American legal scholar

Joanna Mehlhop Shepherd-Bailey is an American legal scholar and economist serving as Thomas Simmons Professor of Law and Vice Dean at Emory University School of Law. Shepherd specializes in judicial behavior, judicial elections, tort reform, and empirical legal studies.

== Education ==
Shepherd earned a Bachelor of Business Administration at Baylor University in 1997, and completed a juris doctor degree in law and a PhD in economics at Emory University in 2002.

== Career ==

=== Academic Career ===
Shepherd began teaching at Clemson University, returning to Emory as a faculty member in 2005. In December 2019, Shepherd was named the Thomas Simmons Professor of Law. Shepherd served as Vice Dean at Emory from 2020–2023, and again beginning in 2024. In addition to her law school role, Shepherd serves as an adjunct professor in the Emory University department of economics, and is a nonresident scholar at the International Center for Law and Economics.

=== Congressional and Legislative Testimony ===

- Shepherd gave written and oral testimony before the House Judiciary Committee's subcommittee on Crime, Terrorism, and Homeland Security at a hearing on H.R. 2934, the Terrorist Penalties Enhancement Act of 2003. Shepherd discussed the deterrent effect of capital punishment.
- Shepherd testified before the House Judiciary Committee's Subcommittee on the Constitution and Civil Justice at a hearing titled Exploring Federal Diversity Jurisdiction, discussing her research on the effect of expanded diversity jurisdiction on federal court caseloads.
- Shepherd submitted written testimony to the House Energy and Commerce Committee's Subcommittee on Health, addressing pharmaceutical industry practices, including product hopping, that affect drug pricing and generic competition.

== Scholarship ==
Shepherd has published broadly in top law reviews, legal journals, and peer-reviewed economics journals. A 2016 analysis by Gregory Sisk considered Shepherd a highly cited legal scholar.

=== Books ===

- Butler, Henry N.; Shepherd, Joanna; Cooper, James C. (2024). Economic Analysis for Lawyers (4th ed.). Carolina Academic Press. ISBN 9781531026011.
- Kang, Michael S.; Shepherd, Joanna M. (2023-08-22). Free to Judge: The Power of Campaign Money in Judicial Elections. Stanford University Press. ISBN 9781503627611.
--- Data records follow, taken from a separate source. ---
This is an optimization exercise on Yosys and OpenROAD, whose aim is small area, a short achievable clock period and few clock cycles, not a production implementation. Power is estimated from default activity; no workload was simulated.

main:
## MultiCPU
module MultiCPU(
    input clk,
    input reset,
    input [31:0] Data_in,
    output mem_w,
    output [2:0] RAMCtrl,
    output [31:0] Data_out,
    output [31:0] Addr_out
    );
    reg [31:0] AR;       
    reg [31:0] FA;       
    reg        isdata;   
    reg        mw_r;
    reg [2:0]  rc_r;
    reg [31:0] IR, SK;
    reg [31:0] NPCD;     
    reg        IRV, SKV;
    reg        EV;
    reg [31:0] A, B, ALT;
    reg        bypA, bypB, bypT;
    reg [4:0]  rdE;
    reg        weE, memE, stE, phE;
    reg [2:0]  modeE;
    reg        subE, sltuE, slE, sraE;
    reg [1:0]  lopE;
    reg [5:0]  rselE;
    reg        brE, predE, jrE, off1E;
    reg [1:0]  brkE;     
    reg [31:0] R;
    reg [4:0]  rdW;
    reg        weW;
    assign Addr_out = AR;
    assign mem_w    = mw_r;
    assign RAMCtrl  = rc_r;
    assign Data_out = ALT;
    wire [31:0] ea = bypA ? R : A;
    wire [31:0] eb = bypB ? R : B;
    wire [31:0] res, sum;
    wire eq;
    ALU alu(.A(ea), .B(eb), .ALT(ALT), .sub(subE), .lop(lopE), .sltu(sltuE), .sl(slE),
            .sra(sraE), .rsel(rselE), .res(res), .sum(sum), .eq(eq));
    wire e_stall = EV & memE & ~phE;                  
    wire cond = brkE[1] ? ~ea[31] : (brkE[0] ? ~eq : eq);
    wire e_skip = EV & brE & ~predE & cond & off1E & IRV & ~pt(IR);
    wire e_redirect = EV & (jrE | (brE & (cond ^ predE) & ~e_skip));
    wire [31:0] e_target = jrE ? sum : ALT;
    wire e_wr = EV & weE & ~e_stall;                  
    wire [5:0] op = IR[31:26];
    wire [5:0] fn = IR[5:0];
    wire [4:0] rs = IR[25:21];
    wire [4:0] rt = IR[20:16];
    wire [4:0] rd = IR[15:11];
    wire [4:0] sa = IR[10:6];
    wire [15:0] imm = IR[15:0];
    wire [31:0] simm = {{16{imm[15]}}, imm};
    wire isR    = (op == 6'b000000);
    wire r_jr   = isR & (fn == 6'b001000);
    wire r_jalr = isR & (fn == 6'b001001);
    wire r_shi  = isR & (fn[5:2] == 4'b0000);         
    wire r_sh   = isR & (fn[5:3] == 3'b000);          
    wire r_log  = isR & (fn[5:2] == 4'b1001);
    wire r_slt  = isR & (fn[5:1] == 5'b10101);
    wire isImm  = (op[5:3] == 3'b001) & (op != 6'b001111);
    wire i_log  = isImm & op[2];
  ...
==> flow/config.mk <==
export PLATFORM = sky130hd
export DESIGN_NAME = MultiCPU
export DESIGN_NICKNAME = MultiCPU
export VERILOG_FILES = /design/flow/design.v
export SDC_FILE = /design/flow/constraint.sdc
export NUM_CORES = 8
export LEC_CHECK = 0
export CAP_MARGIN = 30
export CORE_MARGIN = 2
export CORE_UTILIZATION = 40
export SLEW_MARGIN = 30
export SYNTH_HIERARCHICAL = 1
export SYNTH_MINIMUM_KEEP_SIZE = 0
==> flow/constraint.sdc <==
create_clock -name core_clock -period 13.0 [get_ports {clk}]
set_input_delay 2.6000 -clock core_clock [delete_from_list [all_inputs] [get_ports {clk}]]
set_output_delay 2.6000 -clock core_clock [all_outputs]
set_load 0.01 [all_outputs]
standard.sh (not shown) runs the stock make flow with config.mk's settings and CLKGATE_MAP_FILE= SYNTH_SCRIPT=/design/flow/synth_recipe.tcl, a recipe that flattens the netlist after the stock synthesis.
==> flow/flow/run.sh <==
#!/bin/bash
# Layout flow: the standard flow (standard.sh) with three changes to how the layout
# is made: timing repair aims at a larger setup slack than 0 (so it keeps shortening the
# critical paths), the port buffers are plain buffers instead of delay buffers, and clock
# tree synthesis adds no dummy loads. The clock, its period and the I/O constraints are
# the design's, unchanged.
set -euo pipefail
bash standard.sh synth > synth.log 2>&1
bash standard.sh SETUP_SLACK_MARGIN=8.8 "BUFFER_PORTS_ARGS=-buffer_cell sky130_fd_sc_hd__buf_4" \
  "CTS_ARGS=-sink_clustering_enable -repair_clock_nets -dont_use_dummy_load -buf_list sky130_fd_sc_hd__clkbuf_8 -root_buf sky130_fd_sc_hd__clkbuf_16" finish > layout.log 2>&1
diff inputs: main => the feature branch
-- flow/design.v --
<<< main, line 15
    );
    wire [31:0] bx = sub ? ~B : B;
    ADD32 add(.a(A), .b(bx), .ci(sub), .s(sum));
    wire lt = (A[31] ^ B[31]) ? (sltu ? B[31] : A[31]) : sum[31];
    reg [31:0] lres;
>>> the feature branch, line 15
    );
    wire [31:0] bx = sub ? ~B : B;
    assign sum = A + bx + {31'h0, sub};
    wire lt = (A[31] ^ B[31]) ? (sltu ? B[31] : A[31]) : sum[31];
    reg [31:0] lres;
<<< main, line 47
    assign eq = (A == B);
endmodule
module ADD32(input [31:0] a, input [31:0] b, input ci, output [31:0] s);
    wire [31:0] g = a & b;
    wire [31:0] p = a ^ b;
    wire [31:0] gl [0:5];
    wire [31:0] pl [0:5];
    assign gl[0] = {g[31:1], g[0] | (p[0] & ci)};
    assign pl[0] = p;
    genvar k, i;
    generate
        for (k = 0; k < 5; k = k + 1) begin : lv
            for (i = 0; i < 32; i = i + 1) begin : bt
                if (i >= (1 << k)) begin : x
                    assign gl[k+1][i] = gl[k][i] | (pl[k][i] & gl[k][i - (1 << k)]);
                    assign pl[k+1][i] = pl[k][i] & pl[k][i - (1 << k)];
                end else begin : y
                    assign gl[k+1][i] = gl[k][i];
                    assign pl[k+1][i] = pl[k][i];
                end
            end
        end
    endgenerate
    assign s = p ^ {gl[5][30:0], ci};
endmodule
`timescale 1ns / 1ps
module Regs(
>>> the feature branch, line 47
    assign eq = (A == B);
endmodule
`timescale 1ns / 1ps
module Regs(
<<< main, line 85
    wire [31:0] sela, selb;
    wire [1023:0] all;
    assign all[31:0] = 32'h0;
    assign sela[0] = 1'b0;
    assign selb[0] = 1'b0;
    genvar i, b;
    generate
>>> the feature branch, line 62
    wire [31:0] sela, selb;
    wire [1023:0] all;
    wire fwa = we & (wa == ra);
    wire fwb = we & (wa == rb);
    assign all[31:0] = wd;
    assign sela[0] = fwa;
    assign selb[0] = fwb;
    genvar i, b;
    generate
<<< main, line 95
                if (we && wa == i) d <= wd;
            assign all[32*i +: 32] = d;
            assign sela[i] = v[i] & (ra == i);
            assign selb[i] = v[i] & (rb == i);
        end
        for (b = 0; b < 32; b = b + 1) begin : bt
>>> the feature branch, line 74
                if (we && wa == i) d <= wd;
            assign all[32*i +: 32] = d;
            wire keep = v[i] & ~(we && wa == i);
            assign sela[i] = keep & (ra == i);
            assign selb[i] = keep & (rb == i);
        end
        for (b = 0; b < 32; b = b + 1) begin : bt
<<< main, line 120
        end
    endgenerate
    NAND2 u10(.a(s[31]), .b(d[31]), .y(n[10]));
    NAND11OR m(.n(n), .q(q));
endmodule
>>> the feature branch, line 100
        end
    endgenerate
    AOI22 u10(.a1(s[31]), .a2(d[31]), .b1(s[0]), .b2(d[0]), .y(n[10]));
    NAND11OR m(.n(n), .q(q));
endmodule
<<< main, line 126
    assign y = ~((a1 & a2) | (b1 & b2) | (c1 & c2));
endmodule
module NAND2(input a, b, output y);
    assign y = ~(a & b);
endmodule
module NAND11OR(input [10:0] n, output q);
>>> the feature branch, line 106
    assign y = ~((a1 & a2) | (b1 & b2) | (c1 & c2));
endmodule
module AOI22(input a1, a2, b1, b2, output y);
    assign y = ~((a1 & a2) | (b1 & b2));
endmodule
module NAND11OR(input [10:0] n, output q);
<<< main, line 213
    Regs regs(.clk(clk), .rst(reset), .we(weW), .wa(rdW), .wd(R),
              .ra(rs), .rb(rt), .qa(qa), .qb(qb));
    wire [31:0] rsv = (weW && rdW == rs) ? R : qa;
    wire [31:0] rtv = (weW && rdW == rt) ? R : qb;
    wire [31:0] btarget = NPCD + {simm[30:0], 1'b0};
    wire d_pt = pt(IR);
>>> the feature branch, line 193
    Regs regs(.clk(clk), .rst(reset), .we(weW), .wa(rdW), .wd(R),
              .ra(rs), .rb(rt), .qa(qa), .qb(qb));
    wire [31:0] rsv = qa;
    wire [31:0] rtv = qb;
    wire [31:0] btarget = NPCD + {simm[30:0], 1'b0};
    wire d_pt = pt(IR);
### Flow results
- Every stage of the flow completed for the feature branch, and the final layout passed the timing, DRC and antenna checks.
- main → the feature branch: share of total power consumed by net switching now sits higher, leakage power total now sits lower, final non-filler cell total now sits lower, fmax now sits lower, layout cell share with drive strength beyond 1 now sits lower.
- The feature branch vs main, cell area after placement went up by 0.31%.
- Between the feature branch and main, it is the feature branch whose final RePlAce weighted congestion is lower, by 4.8%.
- Changes observed in the feature branch relative to main: final net count lost about 0.38%; clock network latency to the later pin of the worst-skew pair moved down.
- The feature branch vs main: number of non-clock inverters up by more than a quarter
Function was not checked in any run of this note: the RTL went through the layout flow alone.

-- re-timing with driven ports --
How much do the figures lean on ideal ports? The routed layouts below were timed once more, with nothing changed but the port constraints. Step 1 sets driving cells, clkbuf_16 on the clock port and buf_2 on the other inputs (assumed; they add their load-dependent delay and slew). Step 2 times the ports against the registers' clock, not the clock port: input delays grow and output delays shrink by t, the midpoint of the rising clock arrivals with the driver on. a / b / c = ideal / step 1 / step 2; a / b = the first two.
run | t, ns | setup slack, ns | hold WS [ns] | latest minus earliest clock arrival (ns) | worst data-port slew with drivers (ns)
main | 0.881 | 8.469 / 8.481 / 7.600 | 0.431 / 0.431 / 0.431 | 0.184 / 0.185 | 0.07
the feature branch | 0.852 | 8.306 / 8.336 / 7.484 | 0.448 / 0.448 / 0.448 | 0.155 / 0.155 | 0.07
After both steps setup and hold are still met in every run listed. For main, which loses most, drivers alone change the setup slack by +0.012 ns; drivers and shift together by -0.869 ns.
=== Judicial Elections and Campaign Finance ===

- Joanna Shepherd & Michael S. Kang. "Skewed Justice: Citizens United, Television Advertising, and State Supreme Court Justices' Decisions in Criminal Cases". American Constitution Society. 2014.
  - The findings of this study were cited by Justice Ruth Bader Ginsburg in her Concurrence in Williams-Yulee v. Florida Bar for the proposition that disproportionate campaign spending threatens both the appearance and the actuality of judicial independence.
- Michael S. Kang, Joanna M. Shepherd. "The Partisan Price of Justice: An Empirical Analysis of Campaign Contributions and Judicial Decisions". New York University Law Review. 86 (1): 69–130. 2011.
- Joanna M. Shepherd. "Money, Politics, and Impartial Justice". Duke Law Journal. 58 (4): 623–685. 2009.

=== Tort Reform ===

- Paul H. Rubin & Joanna M. Shepherd. "Tort Reform and Accidental Deaths". The Journal of Law and Economics. 50 (2): 221–238. 2007.
- Joanna M. Shepherd. "Tort Reforms' Winners and Losers: The Competing Effects of Care and Activity Levels". UCLA Law Review. 55 (4): 905–977. 2008.
- Joanna M. Shepherd. "Products Liability and Economic Activity: An Empirical Analysis of Tort Reform's Impact on Businesses, Employment, and Production". Vanderbilt Law Review. 66 (1): 255–321. 2013.

=== Judicial Behavior ===

- Joanna M. Shepherd. "Are Appointed Judges Strategic Too?". Duke Law Journal. 58 (7): 1589–1626. 2009.
- Michael S. Kang & Joanna M. Shepherd. "The Long Shadow of Bush v. Gore". Stanford Law Review. 68 (6): 1411–1452. 2016.